RELEVANCE OF INUNDATION AND BOULDER TRANSPORT DATA FOR COASTAL ENGINEERS, AND CROSSING THE DISCIPLINARY DIVIDE

Awareness of the impacts of extreme waves on coasts and coastal infrastructure has been growing rapidly. Highest energy events often do most damage, but they are difficult to study because direct observations are almost impossible, and therefore physics involved are inadequately understood. Coastal boulder deposits preserve a static record of wave energies that can help bridge that gap, and recent field research and numerical modeling are beginning to augment understanding of relationships between coastal topography, wave climate, and damage, with relevance for coastal engineering. The data and interpretations, however, occur mostly in the scientific literature, with little uptake from engineers working on practical coastal infrastructure applications. Therefore, implications for coastal systems management have not crossed over into the engineering world where they could be of practical use.

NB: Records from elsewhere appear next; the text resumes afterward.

<file path="src/rtl/cpx_pkg.sv">
package cpx_pkg;

    typedef enum logic [2:0] {
        OP_LOAD    = 3'd0,
        OP_STORE   = 3'd1,
        OP_TO_CP   = 3'd2,
        OP_FROM_CP = 3'd3,
        OP_DATA    = 3'd4
    } cpx_op_e;

    typedef enum logic [1:0] {
        ST_DONE = 2'b00,
        ST_BUSY = 2'b01,
        ST_CANT = 2'b10,
        ST_INC  = 2'b11
    } cpx_stat_e;

    typedef enum logic [2:0] {
        PH_FIRST = 3'd0,
        PH_BUSY  = 3'd1,
        PH_INTR  = 3'd2,
        PH_XFER  = 3'd3,
        PH_DATA  = 3'd4
    } cpx_phase_e;

    typedef enum logic [1:0] {
        RES_OK    = 2'd0,
        RES_UNDEF = 2'd1,
        RES_ABORT = 2'd2
    } cpx_res_e;

    typedef enum logic [3:0] {
        S_IDLE,
        S_FIRST,
        S_WAIT,
        S_BUSY,
        S_INTR,
        S_XFER,
        S_DATA,
        S_CPCYC,
        S_TAIL,
        S_END
    } cpx_state_e;

    typedef struct packed {
        logic       valid;
        cpx_phase_e code;
    } cpx_phase_t;

    function automatic logic op_is_mem(cpx_op_e o);
        return (o == OP_LOAD) || (o == OP_STORE);
    endfunction

    function automatic logic op_is_move(cpx_op_e o);
        return (o == OP_TO_CP) || (o == OP_FROM_CP);
    endfunction

    function automatic cpx_res_e refusal_result(cpx_op_e o);
        return op_is_mem(o) ? RES_ABORT : RES_UNDEF;
    endfunction

endpackage

</file>
<file path="src/rtl/cpx_gate.sv">
module cpx_gate
    import cpx_pkg::*;
#(
    parameter int AW      = 32,
    parameter int CPW     = 4,
    parameter int LEGAL_W = 26,
    parameter int VEC_TOP = 32
) (
    input  logic [(1<<CPW)-1:0] cp_allow,
    input  logic [CPW-1:0]      cp_num,
    input  logic [2:0]          op,
    input  logic [AW-1:0]       base_addr,
    output logic                allowed,
    output logic                early_fault
);
    localparam logic [AW-1:0] VEC_LIMIT = AW'(VEC_TOP);

    logic addr_exc;
    logic in_vec;
    cpx_op_e op_e;

    assign op_e    = cpx_op_e'(op);
    assign allowed = cp_allow[cp_num];

    generate
        if (LEGAL_W < AW) begin : g_exc
            assign addr_exc = |base_addr[AW-1:LEGAL_W];
        end else begin : g_noexc
            assign addr_exc = 1'b0;
        end
    endgenerate

    assign in_vec = (base_addr < VEC_LIMIT);

    always_comb begin
        case (op_e)
            OP_STORE: early_fault = addr_exc | in_vec;
            OP_LOAD:  early_fault = addr_exc;
            default:  early_fault = 1'b0;
        endcase
    end
endmodule

</file>
<file path="src/rtl/cpx_addr.sv">
module cpx_addr #(
    parameter int AW = 32
) (
    input  logic          clk,
    input  logic          rst,
    input  logic          load,
    input  logic          step,
    input  logic [AW-1:0] base_addr,
    output logic [AW-1:0] word_addr
);
    localparam logic [AW-1:0] STRIDE = AW'(4);

    logic [AW-1:0] addr_q;

    always_ff @(posedge clk) begin
        if (rst)
            addr_q <= '0;
        else if (load)
            addr_q <= base_addr;
        else if (step)
            addr_q <= addr_q + STRIDE;
    end

    assign word_addr = {addr_q[AW-1:2], 2'b00};
endmodule

</file>
<file path="src/rtl/cpx_ctl.sv">
module cpx_ctl
    import cpx_pkg::*;
(
    input  logic       clk,
    input  logic       rst,
    input  logic       start,
    input  logic [2:0] op,
    input  logic       allowed,
    input  logic       early_fault,
    input  logic       irq_pend,
    input  logic [1:0] cp_status,
    input  logic       mem_abort,
    output logic       phase_valid,
    output logic [2:0] phase,
    output logic       mem_req,
    output logic       mem_we,
    output logic       idle_cyc,
    output logic       cp_cyc,
    output logic       done,
    output logic       undef,
    output logic       abort,
    output logic       addr_load,
    output logic       addr_step
);
    cpx_state_e state_q, state_n;
    cpx_res_e   res_q, res_n;
    cpx_op_e    op_q;
    logic       fault_q;
    cpx_stat_e  stat;
    cpx_phase_t ph;

    assign stat = cpx_stat_e'(cp_status);

    always_comb begin
        state_n   = state_q;
        res_n     = res_q;
        addr_load = 1'b0;
        addr_step = 1'b0;
        case (state_q)
            S_IDLE: begin
                if (start) begin
                    addr_load = 1'b1;
                    if (!allowed) begin
                        state_n = S_END;
                        res_n   = RES_UNDEF;
                    end else begin
                        state_n = S_FIRST;
                        res_n   = RES_OK;
                    end
                end
            end
            S_FIRST, S_BUSY: begin
                case (stat)
                    ST_BUSY: state_n = S_WAIT;
                    ST_CANT: begin
                        state_n = S_END;
                        res_n   = refusal_result(op_q);
                    end
                    default: begin
                        if (op_is_mem(op_q))
                            state_n = S_XFER;
                        else if (op_is_move(op_q))
                            state_n = S_CPCYC;
                        else begin
                            state_n = S_END;
                            res_n   = RES_OK;
                        end
                    end
                endcase
            end
            S_WAIT:  state_n = irq_pend ? S_INTR : S_BUSY;
            S_INTR: begin
                state_n = S_END;
                res_n   = RES_OK;
            end
            S_XFER:  state_n = S_DATA;
            S_DATA: begin
                if (stat == ST_INC) begin
                    addr_step = 1'b1;
                end else begin
                    state_n = S_END;
                    res_n   = (fault_q | mem_abort) ? RES_ABORT : RES_OK;
                end
            end
            S_CPCYC: begin
                if (op_q == OP_FROM_CP)
                    state_n = S_TAIL;
                else begin
                    state_n = S_END;
                    res_n   = RES_OK;
                end
            end
            S_TAIL: begin
                state_n = S_END;
                res_n   = RES_OK;
            end
            S_END:   state_n = S_IDLE;
            default: state_n = S_IDLE;
        endcase
    end

    always_ff @(posedge clk) begin
        if (rst) begin
            state_q <= S_IDLE;
            res_q   <= RES_OK;
            op_q    <= OP_DATA;
            fault_q <= 1'b0;
        end else begin
            state_q <= state_n;
            res_q   <= res_n;
            if (state_q == S_IDLE && start) begin
                op_q    <= cpx_op_e'(op);
                fault_q <= early_fault;
            end else if (state_q == S_DATA && mem_abort) begin
                fault_q <= 1'b1;
            end
        end
    end

    always_comb begin
        ph = '{valid: 1'b0, code: PH_FIRST};
        case (state_q)
            S_FIRST: ph = '{valid: 1'b1, code: PH_FIRST};
            S_BUSY:  ph = '{valid: 1'b1, code: PH_BUSY};
            S_INTR:  ph = '{valid: 1'b1, code: PH_INTR};
            S_XFER:  ph = '{valid: 1'b1, code: PH_XFER};
            S_DATA:  ph = '{valid: 1'b1, code: PH_DATA};
            default: ph = '{valid: 1'b0, code: PH_FIRST};
        endcase
    end

    assign phase_valid = ph.valid;
    assign phase       = ph.code;
    assign mem_req     = (state_q == S_DATA);
    assign mem_we      = (state_q == S_DATA) && (op_q == OP_STORE);
    assign idle_cyc    = (state_q == S_WAIT) || (state_q == S_TAIL);
    assign cp_cyc      = (state_q == S_CPCYC);
    assign done        = (state_q == S_END);
    assign undef       = (state_q == S_END) && (res_q == RES_UNDEF);
    assign abort       = (state_q == S_END) && (res_q == RES_ABORT);
endmodule

</file>
<file path="src/rtl/cpx_seq.sv">
module cpx_seq
    import cpx_pkg::*;
#(
    parameter int AW      = 32,
    parameter int CPW     = 4,
    parameter int LEGAL_W = 26,
    parameter int VEC_TOP = 32
) (
    input  logic                clk,
    input  logic                rst,
    input  logic                start,
    input  logic [2:0]          op,
    input  logic [CPW-1:0]      cp_num,
    input  logic [(1<<CPW)-1:0] cp_allow,
    input  logic [AW-1:0]       base_addr,
    input  logic                irq_pend,
    input  logic [1:0]          cp_status,
    input  logic                mem_abort,
    output logic                phase_valid,
    output logic [2:0]          phase,
    output logic                mem_req,
    output logic                mem_we,
    output logic [AW-1:0]       mem_addr,
    output logic                idle_cyc,
    output logic                cp_cyc,
    output logic                done,
    output logic                undef,
    output logic                abort
);
    logic allowed;
    logic early_fault;
    logic addr_load;
    logic addr_step;

    cpx_gate #(
        .AW(AW), .CPW(CPW), .LEGAL_W(LEGAL_W), .VEC_TOP(VEC_TOP)
    ) u_gate (
        .cp_allow    (cp_allow),
        .cp_num      (cp_num),
        .op          (op),
        .base_addr   (base_addr),
        .allowed     (allowed),
        .early_fault (early_fault)
    );

    cpx_ctl u_ctl (
        .clk         (clk),
        .rst         (rst),
        .start       (start),
        .op          (op),
        .allowed     (allowed),
        .early_fault (early_fault),
        .irq_pend    (irq_pend),
        .cp_status   (cp_status),
        .mem_abort   (mem_abort),
        .phase_valid (phase_valid),
        .phase       (phase),
        .mem_req     (mem_req),
        .mem_we      (mem_we),
        .idle_cyc    (idle_cyc),
        .cp_cyc      (cp_cyc),
        .done        (done),
        .undef       (undef),
        .abort       (abort),
        .addr_load   (addr_load),
        .addr_step   (addr_step)
    );

    cpx_addr #(.AW(AW)) u_addr (
        .clk       (clk),
        .rst       (rst),
        .load      (addr_load),
        .step      (addr_step),
        .base_addr (base_addr),
        .word_addr (mem_addr)
    );
endmodule

</file>
<file path="config.mk">
export PLATFORM = sky130hd
export DESIGN_NAME = cpx_seq
export DESIGN_NICKNAME = d
export VERILOG_FILES = /design/src/rtl/cpx_pkg.sv /design/src/rtl/cpx_gate.sv /design/src/rtl/cpx_addr.sv /design/src/rtl/cpx_ctl.sv /design/src/rtl/cpx_seq.sv
export SDC_FILE = /design/constraint.sdc
export NUM_CORES = 1
export LEC_CHECK = 0
export BUFFER_PORTS_ARGS = -buffer_cell sky130_fd_sc_hd__buf_2
export CAP_MARGIN = 10
export CORE_UTILIZATION = 54
export DETAILED_ROUTE_END_ITERATION = 10
export PLACE_DENSITY = 0.93
export SETUP_SLACK_MARGIN = 0.15
export SYNTH_ARGS = -nofsm -noshare
export SYNTH_HDL_FRONTEND = slang
export SYNTH_SLANG_ARGS = --single-unit
</file>
<file path="constraint.sdc">
create_clock -name clk -period 3.17 [get_ports clk]
set_input_delay 0.1585 -clock clk [delete_from_list [all_inputs] [get_ports clk]]
set_output_delay 0.1585 -clock clk [all_outputs]
set_load 0.05 [all_outputs]
</file>
==> flow_metrics.py <==
metrics = {
    "worst_setup_path": {
        "worst_ep_required_time_ps": 3390,
        "cp-endpoint": "u_addr.addr_q[14]$_SDFFE_PP0P_",
        "slowest_delay_ps": 900,
        "startpoint_type": "flip-flop",
        "cp.depth": 5,
        "rr_endpoint": "u_addr.addr_q[14]$_SDFFE_PP0P_",
        "r2r_start": "u_ctl.state_q[0]$_SDFFE_PP0P_",
        "r2r_slack_ps": 620,
        "crit_chain": "nand4bb_4, inv_1, a22oi_1, o21ai_0, a31oi_1",
        "worstPathArrival_ps": 2780,
        "crit_buf_inv": 1,
        "cp_max_fo": 16,
        "crit_type": "reg -> reg",
        "crit_path_end_kind": "flip-flop",
        "cp-startpoint": "u_ctl.state_q[0]$_SDFFE_PP0P_",
        "cp_top_family": "compound AO/OA/AOI/OAI gates",
        "critPathSlowestCell": "a22oi_1",
        "reg2reg_depth": 5,
    },
    "synthesis": {
        "async_reset_ff_share_pct": 0,
        "syn_area_per_cell_um2": 7.69,
        "synthAdderAreaFrac_pct": 1.78,
        "synth_edf_count": 0,
        "synth_compound_area_share_pct": 23.9,
        "synth_most_common_cell": "dfxtp_1",
        "yosysSeqAreaShare_pct": 28.4,
        "synth_xor_area_share_pct": 3.11,
        "synth_top_cell_by_area": "dfxtp_1",
        "synth_ff_type": "dfxtp_1",
        "synth_common_cells": "dfxtp_1, nand2_1, nor2_1",
        "muxShareOfSynthArea_pct": 3.69,
        "synth_top_area_share_pct": 28.4,
        "synth_top_family_by_area": "simple AND/OR/NAND/NOR gates",
        "synthSimpleGateAreaFrac_pct": 33.9,
        "synth_area_mm2": 0.00282,
        "ys.warnings.count": 0,
        "syn_inst": 366,
        "ys_types": 65,
        "ys_top_cells_by_area": "dfxtp_1, nand2_1, a21oi_1, nor2_1, nand3_1",
        "ys_ff_latch": 40,
    },
    "final_layout": {
        "area_growth_pct": 20.8,
        "fin_nets": 522,
        "fill_cells": 400,
        "finalNonFillerCells": 521,
        "drive_gt1_share_pct": 27.3,
        "num_antenna_cells": 0,
        "fin_area_mm2": 0.00340,
        "fin_util_pct": 69.7,
    },
    "status": {
        "status": "complete, no violations",
    },
    "place": {
        "dp_slack_ps": 770,
        "dp_hpwl_um": 6070,
        "placed_cell_area_mm2": 0.00333,
        "gp_congestion": 0.885,
        "dp.cells": 516,
        "io_buffers": 100,
    },
    "drt": {
        "firstDrtPassIters": 7,
        "viasPerCell": 6.37,
        "ant_nets": 0,
        "routedWlPerCell_um": 16.1,
        "wl_um": 8410,
        "initialDrtViolationCount": 447,
        "drc": 0,
        "vias": 3320,
    },
    "cts": {
        "cts_setup_buffers": 0,
        "cts_num_sinks": 40,
        "root_buffer": "clkbuf_8",
        "worstSkewPairLatency_ps": 300,
        "clockBufferDepth": 2,
        "cts_buffers": 5,
        "cts_tree": "built",
        "hold_buffers": 0,
        "cts_max_level": 2,
        "clk_pin_slew_ps": 70,
        "cts_resized": 0,
    },
    "floorplan": {
        "die_h_um": 74.2,
        "io_pins": 105,
        "rows": 25,
        "coreArea_mm2": 0.00488,
        "initial_core_util_pct": 57.7,
        "design.die.area_mm2": 0.00551,
        "die_x_um": 74.2,
    },
    "timing": {
        "slew_headroom_pct": 25.5,
        "fmax_mhz": 391,
        "rsz0062_at_grt": "false",
        "fin_crit_sh_pct": 80.6,
        "worst_pin_slew_ps": 1120,
        "worst_hold_slack_ps": 105,
        "setup-violations-final": 0,
        "clock_skew_ps": 6.70,
        "layout_setup_ws_ps": 615,
        "report.final.slew_viol_count": 0,
        "min_period_ps": 2550,
        "hold_viol_final": 0,
        "fin_setup_tns_ps": 0,
    },
    "hold_path": {
        "holdCritPathClass": "in -> reg",
    },
    "power": {
        "power_mw": 1.70,
        "power_density_mw_per_mm2": 499,
        "ir_drop_v": 0.000361,
        "p_leak_nw": 1.44,
    },
    "run": {
        "maxCapViolCount": 0,
    },
    "global_routing": {
        "antenna_found_initial": 0,
        "grt_pass1_vias": 2947,
        "grt.total_usage_pct": 31.2,
        "grt_pass1_wl_um": 13300,
        "grt_max_degree": 46,
        "grt_overflow": 0,
    },
}
==> cells in the final DEF, fill, tap and decap left out, types with 3 or more instances in the layout <==
| master | Yosys | layout |
|---|---|---|
| o22ai_1 | 3 | 3 |
| ha_1 | 4 | 4 |
| nand2_1 | 34 | 34 |
| nor3_1 | 13 | 13 |
| a22oi_1 | 8 | 8 |
| nor2b_1 | 6 | 6 |
| buf_4 | 2 | 5 |
| nand2b_1 | 3 | 3 |
| and4_1 | 4 | 4 |
| o221ai_1 | 3 | 3 |
| o211ai_1 | 4 | 4 |
| buf_2 | 6 | 100 |
| xnor2_1 | 8 | 8 |
| a21o_1 | 3 | 3 |
| or3_1 | 9 | 9 |
| nor4_1 | 8 | 8 |
| clkbuf_8 | 0 | 5 |
| inv_1 | 9 | 9 |
| a31oi_1 | 13 | 13 |
| dfxtp_1 | 40 | 40 |
| nor2_1 | 33 | 33 |
| nand4_1 | 9 | 9 |
| a21oi_1 | 25 | 25 |
| nand4b_1 | 3 | 3 |
| and2_1 | 3 | 3 |
| mux2i_1 | 7 | 7 |
| nand3_1 | 18 | 18 |
| o21ai_0 | 15 | 15 |
| a211oi_1 | 6 | 6 |
| and3_1 | 9 | 9 |
==> layer usage <==
metal / wire length [µm] / part of all wire [%] / GRT usage (%)
met5: 0 / 0 / 0
met4: 252 / 3.0 / 11.5
met3: 838 / 10 / 7.05
met2: 3800 / 45 / 51.1
met1: 3520 / 42 / 40.1
==> worst min-delay path: cells and delay by family <==
family | cells | cell delay [ps]
AND/OR/NAND/NOR | 2 | 110
buffers and inverters | 1 | 90
==> power breakdown <==
group	leakage (nW)	internal [mW]	switching (mW)	total (mW)
Sequential	0.329	0.576	0.102	0.678
Combinational	1.07	0.229	0.472	0.702
Clock	0.0359	0.142	0.174	0.316
==> how the worst min path moves through the flow <==
| stage | startpoint | to | slack (ps) | cells after the start |
|---|---|---|---|---|
| 6_report | op[2] | u_ctl.op_q[2]$_SDFFE_PP1P_ | 110 | 3 |
| 5_1_grt | op[0] | u_ctl.op_q[0]$_SDFFE_PP0P_ | 130 | 3 |
| 4_1_cts | op[2] | u_ctl.op_q[2]$_SDFFE_PP1P_ | 110 | 3 |
| 3_5_place_dp | op[2] | u_ctl.op_q[2]$_SDFFE_PP1P_ | 410 | 3 |
| 3_3_place_gp | op[2] | u_ctl.op_q[2]$_SDFFE_PP1P_ | 400 | 3 |
| 2_1_floorplan | op[2] | u_ctl.op_q[2]$_SDFFE_PP1P_ | 280 | 2 |
==> cell families (layout without fill, tap and decap cells) <==
kind of cell    Yosys count  count (layout)
simple gates            169             169
fa+ha+maj                 4               4
other cells               1               2
buf+inv                  32             119
xor+xnor                 10              10
mux                       9               9
compound gates          101             101
flops                    40              40
==> cell type report <==
cell class / count / area, µm² / share of cell area, %
Sequential cell: 40 / 801 / 23.5
Multi-Input combinational cell: 295 / 1880 / 55.2
Tap cell: 67 / 83.8 / 2.47
Clock buffer: 5 / 68.8 / 2.02
Timing Repair Buffer: 105 / 538 / 15.8
Inverter: 9 / 33.8 / 0.993
==> sequential cells by signal (all words and copies together), names as in the netlist <==
signal	cells
u_addr.addr_q	30
u_ctl.fault_q	1
u_ctl.op_q	3
u_ctl.res_q	2
u_ctl.state_q	4
Note: power is estimated with default switching activity, not from simulation.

As part of the NSF-funded ISROC (Inundation Signatures on Rocky Coastlines) Research Coordination Network, our collaboration aims to provide guidance to engineers on the movement of coastal rocks as a result of interaction with high energy waves. To this end we have synthesised measurements of boulder transport with numerical modeling of wave amplification, physical wave-tank experiments, and analysis of wave energy return times from meteorological buoy data. By distilling the data to emphasise observations and relationships most relevant to coastal engineering problems, we are generating a synergistic picture of relationships between coastal wave energy, onshore flow, and mass transport for engineers. Assimilating this into a format that can be easily communicated to the engineering community in terms of the understanding and demands of hazards will promote applications of wave inundation and boulder transport research for onshore/offshore built infrastructure, and develop pathways towards guidelines and standardization for practice. The revision and refocusing of guidelines will be refined further based on feedback and guidance from the engineers working on coastal infrastructure. We anticipate that this will generate new synergies among geoscientists and practicing engineers, leading to more efficient transmission of usable geoscience into the public sphere.